Oh I do so humbley apologise to have used the wrong word Gekko.For the rest of you,google" mulesing" and judge fopr yourselves.Small piece of skin,sides of the tail..not from what I`ve seen.
 In this country we would put someone in jail for cruelty like that,believe me.It would be more to the point if a breed of sheep was used that did`nt have all those skin folds would it not?Bit of time and intelligent breeding would sort that one out,but it is of course easier to just hack off the bits that are a nuisance eh?
 Seems someoneon here has become rather hardened to animal suffering,which does not make it right and remans indefenceable to an awful lot of the rest of us.

 And whooppeedoo..Oz now bans docking two day old puppy tails...talk about anomalies.


----------



## gekko (29 September 2010)

So what sheep do YOU suggest are used to produce fine grade wool ? (Hint...nothing comes close to Merrino) and just what sheep will do well in "station country" (hint...your British breeds won't cut it)... 

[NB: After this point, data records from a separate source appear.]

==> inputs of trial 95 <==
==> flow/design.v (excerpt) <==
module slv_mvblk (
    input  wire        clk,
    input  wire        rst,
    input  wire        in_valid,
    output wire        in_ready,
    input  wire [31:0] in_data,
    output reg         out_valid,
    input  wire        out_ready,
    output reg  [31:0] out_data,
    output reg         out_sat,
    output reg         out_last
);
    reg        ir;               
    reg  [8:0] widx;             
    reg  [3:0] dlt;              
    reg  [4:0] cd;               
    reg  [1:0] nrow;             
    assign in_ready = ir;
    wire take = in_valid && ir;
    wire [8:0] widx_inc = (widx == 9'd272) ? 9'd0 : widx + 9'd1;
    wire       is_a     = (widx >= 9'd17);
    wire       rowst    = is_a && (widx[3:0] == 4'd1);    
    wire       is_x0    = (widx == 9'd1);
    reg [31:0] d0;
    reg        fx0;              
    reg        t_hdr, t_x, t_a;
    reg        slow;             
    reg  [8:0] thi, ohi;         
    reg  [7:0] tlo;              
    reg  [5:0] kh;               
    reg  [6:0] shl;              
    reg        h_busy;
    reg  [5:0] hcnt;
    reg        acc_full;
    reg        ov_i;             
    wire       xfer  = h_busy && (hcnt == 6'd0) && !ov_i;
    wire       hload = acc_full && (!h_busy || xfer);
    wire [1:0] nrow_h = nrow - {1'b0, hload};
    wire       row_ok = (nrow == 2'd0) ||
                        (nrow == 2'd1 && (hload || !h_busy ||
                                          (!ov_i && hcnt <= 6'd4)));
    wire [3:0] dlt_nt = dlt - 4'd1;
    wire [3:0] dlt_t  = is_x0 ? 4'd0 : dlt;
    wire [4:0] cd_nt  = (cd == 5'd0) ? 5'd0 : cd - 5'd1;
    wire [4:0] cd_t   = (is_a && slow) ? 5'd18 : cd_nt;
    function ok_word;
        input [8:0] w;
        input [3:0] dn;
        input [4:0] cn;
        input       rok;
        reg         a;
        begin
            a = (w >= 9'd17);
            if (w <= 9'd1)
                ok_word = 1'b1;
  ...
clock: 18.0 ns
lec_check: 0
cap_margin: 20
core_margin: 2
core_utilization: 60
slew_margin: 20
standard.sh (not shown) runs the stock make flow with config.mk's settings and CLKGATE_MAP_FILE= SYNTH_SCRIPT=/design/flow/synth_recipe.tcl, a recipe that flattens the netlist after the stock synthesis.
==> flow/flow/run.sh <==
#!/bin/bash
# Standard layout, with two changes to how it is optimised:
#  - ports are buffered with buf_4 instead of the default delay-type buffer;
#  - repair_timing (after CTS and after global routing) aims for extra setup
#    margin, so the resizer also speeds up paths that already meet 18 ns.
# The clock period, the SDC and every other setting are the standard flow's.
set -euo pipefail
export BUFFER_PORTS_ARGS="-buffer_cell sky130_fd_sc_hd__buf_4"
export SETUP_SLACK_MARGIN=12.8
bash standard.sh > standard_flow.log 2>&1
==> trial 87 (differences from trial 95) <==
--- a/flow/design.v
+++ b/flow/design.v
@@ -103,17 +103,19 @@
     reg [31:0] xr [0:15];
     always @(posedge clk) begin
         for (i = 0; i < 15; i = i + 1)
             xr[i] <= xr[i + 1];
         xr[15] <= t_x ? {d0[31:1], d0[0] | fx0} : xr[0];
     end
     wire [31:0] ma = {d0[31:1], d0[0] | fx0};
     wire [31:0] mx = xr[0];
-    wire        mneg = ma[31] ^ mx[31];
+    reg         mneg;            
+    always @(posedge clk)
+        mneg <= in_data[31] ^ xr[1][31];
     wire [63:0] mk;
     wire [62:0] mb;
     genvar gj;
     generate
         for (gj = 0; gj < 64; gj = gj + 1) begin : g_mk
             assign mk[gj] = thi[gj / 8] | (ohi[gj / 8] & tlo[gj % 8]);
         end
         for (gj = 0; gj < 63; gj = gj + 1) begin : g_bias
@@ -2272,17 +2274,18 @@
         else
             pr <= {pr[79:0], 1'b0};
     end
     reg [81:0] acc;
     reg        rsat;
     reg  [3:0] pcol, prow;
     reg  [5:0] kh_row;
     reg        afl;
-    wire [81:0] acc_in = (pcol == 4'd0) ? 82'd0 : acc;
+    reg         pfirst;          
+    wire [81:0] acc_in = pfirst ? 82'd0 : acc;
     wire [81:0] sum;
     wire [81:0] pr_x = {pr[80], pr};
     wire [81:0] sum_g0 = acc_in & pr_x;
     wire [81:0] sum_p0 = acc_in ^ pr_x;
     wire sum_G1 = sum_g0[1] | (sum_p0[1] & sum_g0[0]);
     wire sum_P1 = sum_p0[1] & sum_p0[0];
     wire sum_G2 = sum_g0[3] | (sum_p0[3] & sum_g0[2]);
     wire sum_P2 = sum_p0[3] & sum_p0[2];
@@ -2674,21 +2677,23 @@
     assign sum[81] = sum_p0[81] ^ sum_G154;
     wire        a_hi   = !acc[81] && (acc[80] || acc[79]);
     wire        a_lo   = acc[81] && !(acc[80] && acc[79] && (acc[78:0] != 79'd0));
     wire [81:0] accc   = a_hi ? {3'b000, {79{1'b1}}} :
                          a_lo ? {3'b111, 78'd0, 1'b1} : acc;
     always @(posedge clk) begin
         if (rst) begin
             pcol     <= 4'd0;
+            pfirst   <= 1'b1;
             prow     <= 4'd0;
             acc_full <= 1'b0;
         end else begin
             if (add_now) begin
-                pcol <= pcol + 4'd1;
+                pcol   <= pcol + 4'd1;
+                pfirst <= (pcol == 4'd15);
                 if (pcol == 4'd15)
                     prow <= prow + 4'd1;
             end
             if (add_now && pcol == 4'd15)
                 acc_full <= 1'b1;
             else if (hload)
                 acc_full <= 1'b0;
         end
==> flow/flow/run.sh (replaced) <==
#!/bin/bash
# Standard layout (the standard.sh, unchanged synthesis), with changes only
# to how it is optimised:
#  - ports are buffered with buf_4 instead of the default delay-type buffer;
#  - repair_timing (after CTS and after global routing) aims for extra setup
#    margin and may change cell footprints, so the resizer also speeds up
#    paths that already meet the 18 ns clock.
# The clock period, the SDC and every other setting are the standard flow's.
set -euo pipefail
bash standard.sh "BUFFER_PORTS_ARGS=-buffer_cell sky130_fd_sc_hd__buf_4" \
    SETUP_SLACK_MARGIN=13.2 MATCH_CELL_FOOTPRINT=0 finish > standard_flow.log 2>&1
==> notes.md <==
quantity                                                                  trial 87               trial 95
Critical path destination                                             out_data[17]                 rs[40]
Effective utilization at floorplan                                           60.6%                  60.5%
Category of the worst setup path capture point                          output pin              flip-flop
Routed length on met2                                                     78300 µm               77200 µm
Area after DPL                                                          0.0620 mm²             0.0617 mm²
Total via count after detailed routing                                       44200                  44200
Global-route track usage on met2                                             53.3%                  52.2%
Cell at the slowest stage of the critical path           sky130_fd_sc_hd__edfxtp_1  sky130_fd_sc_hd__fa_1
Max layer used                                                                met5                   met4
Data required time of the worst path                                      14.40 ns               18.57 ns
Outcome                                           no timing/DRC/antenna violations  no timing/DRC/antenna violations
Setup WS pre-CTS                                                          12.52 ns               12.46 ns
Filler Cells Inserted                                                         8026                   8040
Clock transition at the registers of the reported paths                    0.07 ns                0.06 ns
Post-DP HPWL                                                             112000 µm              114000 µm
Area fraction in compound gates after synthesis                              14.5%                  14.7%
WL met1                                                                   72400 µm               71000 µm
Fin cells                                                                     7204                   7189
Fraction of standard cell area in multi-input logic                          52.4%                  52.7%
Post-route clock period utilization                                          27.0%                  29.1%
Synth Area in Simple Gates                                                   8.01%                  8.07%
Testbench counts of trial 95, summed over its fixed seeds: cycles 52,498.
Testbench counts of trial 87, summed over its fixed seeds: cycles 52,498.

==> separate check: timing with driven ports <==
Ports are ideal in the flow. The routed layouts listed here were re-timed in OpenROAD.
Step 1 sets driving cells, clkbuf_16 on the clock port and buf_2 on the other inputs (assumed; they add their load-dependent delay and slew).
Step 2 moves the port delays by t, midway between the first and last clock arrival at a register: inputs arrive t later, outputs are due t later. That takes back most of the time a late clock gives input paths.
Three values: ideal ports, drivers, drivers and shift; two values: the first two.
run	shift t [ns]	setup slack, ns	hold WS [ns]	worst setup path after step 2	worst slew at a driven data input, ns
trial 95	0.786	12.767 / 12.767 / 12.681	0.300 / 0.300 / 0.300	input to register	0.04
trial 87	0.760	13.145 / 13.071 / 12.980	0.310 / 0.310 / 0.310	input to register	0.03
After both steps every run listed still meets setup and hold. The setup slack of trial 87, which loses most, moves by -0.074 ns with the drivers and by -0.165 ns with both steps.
This is an optimization exercise on Yosys and OpenROAD, whose aim is small area and a short achievable clock period, not a production implementation. No functional check of the RTL was part of this run.

File: flow/run.sh
#!/bin/bash
# The standard ORFS layout (the standard.sh), with two changes:
# timing repair keeps a setup margin, so that paths are optimised well below
# the 20 ns clock, and the ports get plain buffers.
set -euo pipefail
bash standard.sh SETUP_SLACK_MARGIN=14.75 "BUFFER_PORTS_ARGS=-buffer_cell sky130_fd_sc_hd__buf_1"  "CTS_ARGS=-sink_clustering_enable -repair_clock_nets -dont_use_dummy_load -sink_clustering_size 30 -sink_clustering_max_diameter 60" finish > orfs_flow.log 2>&1
File: standard.sh
#!/bin/bash
# synth_recipe.tcl (not shown) runs the flow's synth.tcl, then flattens the netlist and writes it again
# the make line also repeats each setting of config.mk as NAME=value (left out here)
make -C /OpenROAD-flow-scripts/flow DESIGN_CONFIG=/design/flow/config.mk WORK_HOME=/design/flow/orfs CLKGATE_MAP_FILE= SYNTH_SCRIPT=/design/flow/synth_recipe.tcl "${@:-finish}"
File: config.mk
export PLATFORM = sky130hd
export DESIGN_NAME = memi_bch79
export DESIGN_NICKNAME = memi_bch79
export VERILOG_FILES = /design/flow/design.v
export SDC_FILE = /design/flow/constraint.sdc
export NUM_CORES = 4
export LEC_CHECK = 0
export CAP_MARGIN = 20
export CORE_MARGIN = 2
export CORE_UTILIZATION = 50
export SLEW_MARGIN = 20
File: constraint.sdc
create_clock -name core_clock -period 20.0 [get_ports {clk}]
set_input_delay 4.0000 -clock core_clock [delete_from_list [all_inputs] [get_ports {clk}]]
set_output_delay 4.0000 -clock core_clock [all_outputs]
set_load 0.01 [all_outputs]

Did you not read the line about developing bare breech merrinos???? It does not happen overnight..it's been an ongoing thing for years now... remember, it wasn't a concern during development of the breed...muelsing has always been considered the reasonable option.. and the same process will be continued for the most part.. just instead of it being done surgicly in a few seconds, plastic clips will cause the areas of skin to die and fall off over weeks or chemicals will kill the area of skin leading to the same thing...and these are the methods ACCEPTABLE to the bunny huggers!! Cos they don't look nasty and theres no vissible wound! Not that it's less painfull or kinder, but that it LOOKS that way!

Your failure to even use the correct word says a lot about your knowledge of what really goes on and why. How about living in the real world where animals don't wear clothes and speak with nice midwest accents! Not everything about animal husbandry is nice.. tails need to come off lambs, most males need to lose bits and sometimes bits DO have to come off for the sake of an animals long term health and safety.

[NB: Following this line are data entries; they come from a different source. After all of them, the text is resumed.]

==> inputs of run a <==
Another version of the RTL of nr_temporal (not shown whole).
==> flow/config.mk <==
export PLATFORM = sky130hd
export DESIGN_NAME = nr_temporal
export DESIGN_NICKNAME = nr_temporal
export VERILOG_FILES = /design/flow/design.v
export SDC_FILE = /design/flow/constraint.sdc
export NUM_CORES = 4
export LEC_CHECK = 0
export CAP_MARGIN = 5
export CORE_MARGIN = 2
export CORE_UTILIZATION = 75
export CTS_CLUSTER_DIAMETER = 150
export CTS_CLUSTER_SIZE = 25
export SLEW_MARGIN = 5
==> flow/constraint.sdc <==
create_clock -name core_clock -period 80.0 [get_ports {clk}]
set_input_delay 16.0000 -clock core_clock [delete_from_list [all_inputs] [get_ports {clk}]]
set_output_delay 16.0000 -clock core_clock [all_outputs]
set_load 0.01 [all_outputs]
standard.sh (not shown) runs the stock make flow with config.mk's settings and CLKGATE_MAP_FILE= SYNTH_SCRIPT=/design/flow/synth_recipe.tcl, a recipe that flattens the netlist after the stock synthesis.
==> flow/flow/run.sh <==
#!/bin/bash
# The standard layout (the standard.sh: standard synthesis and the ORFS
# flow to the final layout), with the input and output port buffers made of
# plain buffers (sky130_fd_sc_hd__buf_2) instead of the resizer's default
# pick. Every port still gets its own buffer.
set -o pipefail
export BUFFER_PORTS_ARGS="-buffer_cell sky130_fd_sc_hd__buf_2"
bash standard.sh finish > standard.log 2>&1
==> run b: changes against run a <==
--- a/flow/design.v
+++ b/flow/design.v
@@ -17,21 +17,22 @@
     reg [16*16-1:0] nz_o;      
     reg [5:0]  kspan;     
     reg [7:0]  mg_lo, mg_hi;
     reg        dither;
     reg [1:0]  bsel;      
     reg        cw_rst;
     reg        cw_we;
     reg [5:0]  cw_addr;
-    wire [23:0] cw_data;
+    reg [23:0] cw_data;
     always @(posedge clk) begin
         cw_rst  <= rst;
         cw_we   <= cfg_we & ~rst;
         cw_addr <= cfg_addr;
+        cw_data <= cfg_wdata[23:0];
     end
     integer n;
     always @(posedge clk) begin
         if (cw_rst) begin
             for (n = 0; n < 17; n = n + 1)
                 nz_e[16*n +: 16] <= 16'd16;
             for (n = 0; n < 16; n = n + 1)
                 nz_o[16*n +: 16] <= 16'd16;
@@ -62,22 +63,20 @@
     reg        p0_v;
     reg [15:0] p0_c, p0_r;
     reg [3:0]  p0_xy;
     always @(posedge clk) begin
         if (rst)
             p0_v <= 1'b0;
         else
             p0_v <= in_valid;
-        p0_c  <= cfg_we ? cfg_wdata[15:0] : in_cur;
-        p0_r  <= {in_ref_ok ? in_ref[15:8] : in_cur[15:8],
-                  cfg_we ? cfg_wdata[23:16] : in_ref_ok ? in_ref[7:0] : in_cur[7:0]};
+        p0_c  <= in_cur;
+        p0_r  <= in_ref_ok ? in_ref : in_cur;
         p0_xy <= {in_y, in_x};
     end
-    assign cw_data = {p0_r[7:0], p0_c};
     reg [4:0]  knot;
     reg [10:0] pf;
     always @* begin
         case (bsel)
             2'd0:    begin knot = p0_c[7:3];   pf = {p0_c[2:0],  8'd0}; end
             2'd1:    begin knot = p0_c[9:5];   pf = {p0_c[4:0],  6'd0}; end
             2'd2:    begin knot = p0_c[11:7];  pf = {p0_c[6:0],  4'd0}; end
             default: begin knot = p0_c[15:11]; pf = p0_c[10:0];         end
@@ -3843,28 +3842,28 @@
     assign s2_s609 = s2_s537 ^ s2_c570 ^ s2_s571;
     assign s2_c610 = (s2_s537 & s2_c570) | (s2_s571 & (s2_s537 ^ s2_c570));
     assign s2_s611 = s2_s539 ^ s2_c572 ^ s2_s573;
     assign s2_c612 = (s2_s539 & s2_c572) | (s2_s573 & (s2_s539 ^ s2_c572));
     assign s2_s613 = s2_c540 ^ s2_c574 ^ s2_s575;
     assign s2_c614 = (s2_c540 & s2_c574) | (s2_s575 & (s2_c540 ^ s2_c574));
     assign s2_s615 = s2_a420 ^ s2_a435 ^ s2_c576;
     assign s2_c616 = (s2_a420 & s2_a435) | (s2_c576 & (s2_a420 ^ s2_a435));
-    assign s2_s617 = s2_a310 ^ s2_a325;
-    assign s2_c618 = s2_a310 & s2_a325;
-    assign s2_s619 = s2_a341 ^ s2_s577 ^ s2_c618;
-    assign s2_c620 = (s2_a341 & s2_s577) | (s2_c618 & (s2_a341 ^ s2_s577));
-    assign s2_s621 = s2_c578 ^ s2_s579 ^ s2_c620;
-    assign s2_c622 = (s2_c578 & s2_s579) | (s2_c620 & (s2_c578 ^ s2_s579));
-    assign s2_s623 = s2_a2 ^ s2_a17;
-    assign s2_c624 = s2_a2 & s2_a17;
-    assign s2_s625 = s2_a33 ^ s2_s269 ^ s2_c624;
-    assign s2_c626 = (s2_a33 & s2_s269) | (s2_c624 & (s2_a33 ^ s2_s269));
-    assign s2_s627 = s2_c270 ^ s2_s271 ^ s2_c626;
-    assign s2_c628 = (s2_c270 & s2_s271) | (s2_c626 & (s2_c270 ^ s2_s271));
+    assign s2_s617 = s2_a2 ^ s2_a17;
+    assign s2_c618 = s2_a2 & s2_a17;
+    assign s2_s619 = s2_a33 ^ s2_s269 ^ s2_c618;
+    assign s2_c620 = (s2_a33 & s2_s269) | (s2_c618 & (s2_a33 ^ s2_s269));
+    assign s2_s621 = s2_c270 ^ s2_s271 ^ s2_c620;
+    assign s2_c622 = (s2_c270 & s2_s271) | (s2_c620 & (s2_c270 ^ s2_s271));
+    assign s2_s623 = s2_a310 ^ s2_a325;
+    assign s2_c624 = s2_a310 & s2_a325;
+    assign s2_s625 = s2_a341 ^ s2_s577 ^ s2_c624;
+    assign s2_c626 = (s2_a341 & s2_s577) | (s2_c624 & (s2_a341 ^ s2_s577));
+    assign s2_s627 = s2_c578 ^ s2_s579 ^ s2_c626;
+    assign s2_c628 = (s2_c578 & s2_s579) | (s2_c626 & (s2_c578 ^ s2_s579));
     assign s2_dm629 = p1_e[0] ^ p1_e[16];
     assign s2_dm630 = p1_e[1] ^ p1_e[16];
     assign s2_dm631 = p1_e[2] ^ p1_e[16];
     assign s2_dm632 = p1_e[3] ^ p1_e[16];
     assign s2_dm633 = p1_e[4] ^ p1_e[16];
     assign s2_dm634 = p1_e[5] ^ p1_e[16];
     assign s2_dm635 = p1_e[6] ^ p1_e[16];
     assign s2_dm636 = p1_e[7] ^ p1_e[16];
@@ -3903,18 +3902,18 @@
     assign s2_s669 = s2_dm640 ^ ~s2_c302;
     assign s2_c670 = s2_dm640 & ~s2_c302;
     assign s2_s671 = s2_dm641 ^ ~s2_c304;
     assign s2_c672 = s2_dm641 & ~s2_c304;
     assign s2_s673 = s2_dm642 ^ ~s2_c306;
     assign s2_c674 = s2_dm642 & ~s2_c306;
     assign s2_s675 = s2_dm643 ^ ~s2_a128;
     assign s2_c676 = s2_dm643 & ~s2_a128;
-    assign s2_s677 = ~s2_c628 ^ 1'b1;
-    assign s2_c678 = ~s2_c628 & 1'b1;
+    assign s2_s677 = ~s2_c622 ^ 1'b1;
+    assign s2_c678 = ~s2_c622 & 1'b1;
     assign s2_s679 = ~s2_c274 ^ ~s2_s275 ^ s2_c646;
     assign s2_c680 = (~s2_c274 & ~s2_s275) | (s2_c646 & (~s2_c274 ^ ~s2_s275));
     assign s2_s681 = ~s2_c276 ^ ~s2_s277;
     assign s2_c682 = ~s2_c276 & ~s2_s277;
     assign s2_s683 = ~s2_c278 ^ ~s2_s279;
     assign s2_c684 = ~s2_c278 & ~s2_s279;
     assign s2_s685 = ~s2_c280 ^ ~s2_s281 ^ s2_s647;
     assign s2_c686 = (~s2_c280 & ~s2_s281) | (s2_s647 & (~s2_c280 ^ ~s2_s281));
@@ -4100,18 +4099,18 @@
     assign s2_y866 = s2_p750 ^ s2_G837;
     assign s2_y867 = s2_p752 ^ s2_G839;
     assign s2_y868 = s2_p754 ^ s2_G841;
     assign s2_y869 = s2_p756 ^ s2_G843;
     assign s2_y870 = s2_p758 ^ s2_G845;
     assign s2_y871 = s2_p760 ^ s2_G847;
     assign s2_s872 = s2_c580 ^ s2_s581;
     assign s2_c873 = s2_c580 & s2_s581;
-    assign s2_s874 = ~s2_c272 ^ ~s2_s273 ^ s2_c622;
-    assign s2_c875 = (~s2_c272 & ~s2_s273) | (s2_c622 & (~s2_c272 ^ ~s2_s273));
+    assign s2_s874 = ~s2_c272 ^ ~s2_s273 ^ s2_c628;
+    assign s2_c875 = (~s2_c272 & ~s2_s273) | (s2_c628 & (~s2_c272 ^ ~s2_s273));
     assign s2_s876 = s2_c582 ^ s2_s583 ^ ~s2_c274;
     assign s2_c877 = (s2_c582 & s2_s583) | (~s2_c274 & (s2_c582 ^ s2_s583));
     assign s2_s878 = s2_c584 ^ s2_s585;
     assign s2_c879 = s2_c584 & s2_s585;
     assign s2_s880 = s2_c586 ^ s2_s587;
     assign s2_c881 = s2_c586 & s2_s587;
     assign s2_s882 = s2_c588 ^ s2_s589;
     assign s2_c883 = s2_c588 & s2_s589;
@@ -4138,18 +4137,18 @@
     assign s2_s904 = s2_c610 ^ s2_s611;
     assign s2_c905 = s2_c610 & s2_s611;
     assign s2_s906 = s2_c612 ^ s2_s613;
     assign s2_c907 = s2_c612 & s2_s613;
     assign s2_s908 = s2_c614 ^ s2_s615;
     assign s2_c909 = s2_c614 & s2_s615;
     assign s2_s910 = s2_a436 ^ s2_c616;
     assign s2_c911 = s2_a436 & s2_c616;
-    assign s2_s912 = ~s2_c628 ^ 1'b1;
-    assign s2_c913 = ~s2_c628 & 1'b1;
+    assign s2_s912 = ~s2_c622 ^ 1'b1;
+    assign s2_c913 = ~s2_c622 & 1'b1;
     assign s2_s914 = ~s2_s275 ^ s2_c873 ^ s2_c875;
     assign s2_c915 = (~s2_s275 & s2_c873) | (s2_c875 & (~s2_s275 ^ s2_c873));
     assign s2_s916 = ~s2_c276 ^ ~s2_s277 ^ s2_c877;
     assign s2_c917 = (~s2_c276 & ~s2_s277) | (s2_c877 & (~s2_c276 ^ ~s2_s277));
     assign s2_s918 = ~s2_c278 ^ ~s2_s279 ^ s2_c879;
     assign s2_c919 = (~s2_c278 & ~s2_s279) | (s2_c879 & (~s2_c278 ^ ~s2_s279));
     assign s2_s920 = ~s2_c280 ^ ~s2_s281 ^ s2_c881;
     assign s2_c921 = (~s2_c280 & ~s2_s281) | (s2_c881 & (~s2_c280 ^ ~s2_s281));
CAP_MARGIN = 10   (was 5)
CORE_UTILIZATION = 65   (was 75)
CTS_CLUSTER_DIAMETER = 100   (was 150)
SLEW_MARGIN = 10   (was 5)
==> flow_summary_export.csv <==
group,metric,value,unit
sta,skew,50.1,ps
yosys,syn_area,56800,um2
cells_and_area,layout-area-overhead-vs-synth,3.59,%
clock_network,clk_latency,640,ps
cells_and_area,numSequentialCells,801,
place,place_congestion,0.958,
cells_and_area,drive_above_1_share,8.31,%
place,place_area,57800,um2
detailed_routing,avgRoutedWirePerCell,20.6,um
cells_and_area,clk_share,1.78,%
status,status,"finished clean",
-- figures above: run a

Oh...and just a tip, not all states have banned dog tail docking in all cases... But then again, youre not big on facts or accuracy are you....


----------



## Alec Swan (29 September 2010)

Gekko,

Answering questions is one thing,  but attempting to correct the ill informed,  tends to be a pointless exercise.  You can't put it,  where it wont go!

Alec.

Ets,  I forgot to mention,  we don't do blunt,  even if you are right!!  a.


----------



## nativetyponies (29 September 2010)

Alec Swan said:



			Gekko,

Answering questions is one thing,  but attempting to correct the ill informed,  tends to be a pointless exercise.  You can't put it,  where it wont go!

Alec.

Ets,  I forgot to mention,  we don't do blunt,  even if you are right!!  a.
		
Click to expand...


----------



## EAST KENT (29 September 2010)

Well you have been a busy little gekko have`nt you!Goodness ..skippered a sheep ship..killed horses via their rectum..slicing off lamb butts,a real animal lover we have here.Just google "mulesing" folks. Your address suits you.


----------



## Alec Swan (29 September 2010)

EAST KENT said:



			Well you have been a busy little gekko have`nt you!Goodness ..skippered a sheep ship..killed horses via their rectum..slicing off lamb butts,a real animal lover we have here.Just google "mulesing" folks. Your address suits you.

Click to expand...

Gekko,

and so,  to prove my point,  look no further!!

Alec.


----------



## EAST KENT (29 September 2010)

Oh yes..and while you are on google ..try "sheep ships",the facts are a tad different to the stuff we are being told on here. Ain`t quite the Hilton for sheep someone on here says,mortality is in one year 39,000..seven times the rate of "paddock " deaths. The ships hold 70,000 plus sheep,with one vet on each..but go ahead read it for yourselves.As for halal,if it is so "humane" why then are you not happy for your horses/pets to be killed in this fashion?


----------



## MotherOfChickens (29 September 2010)

moot point East Knt as exsanguination isnt an option for 'pets'. I really think the only reason for your presence here is to irritate quite frankly. rather mulesling than fly strike.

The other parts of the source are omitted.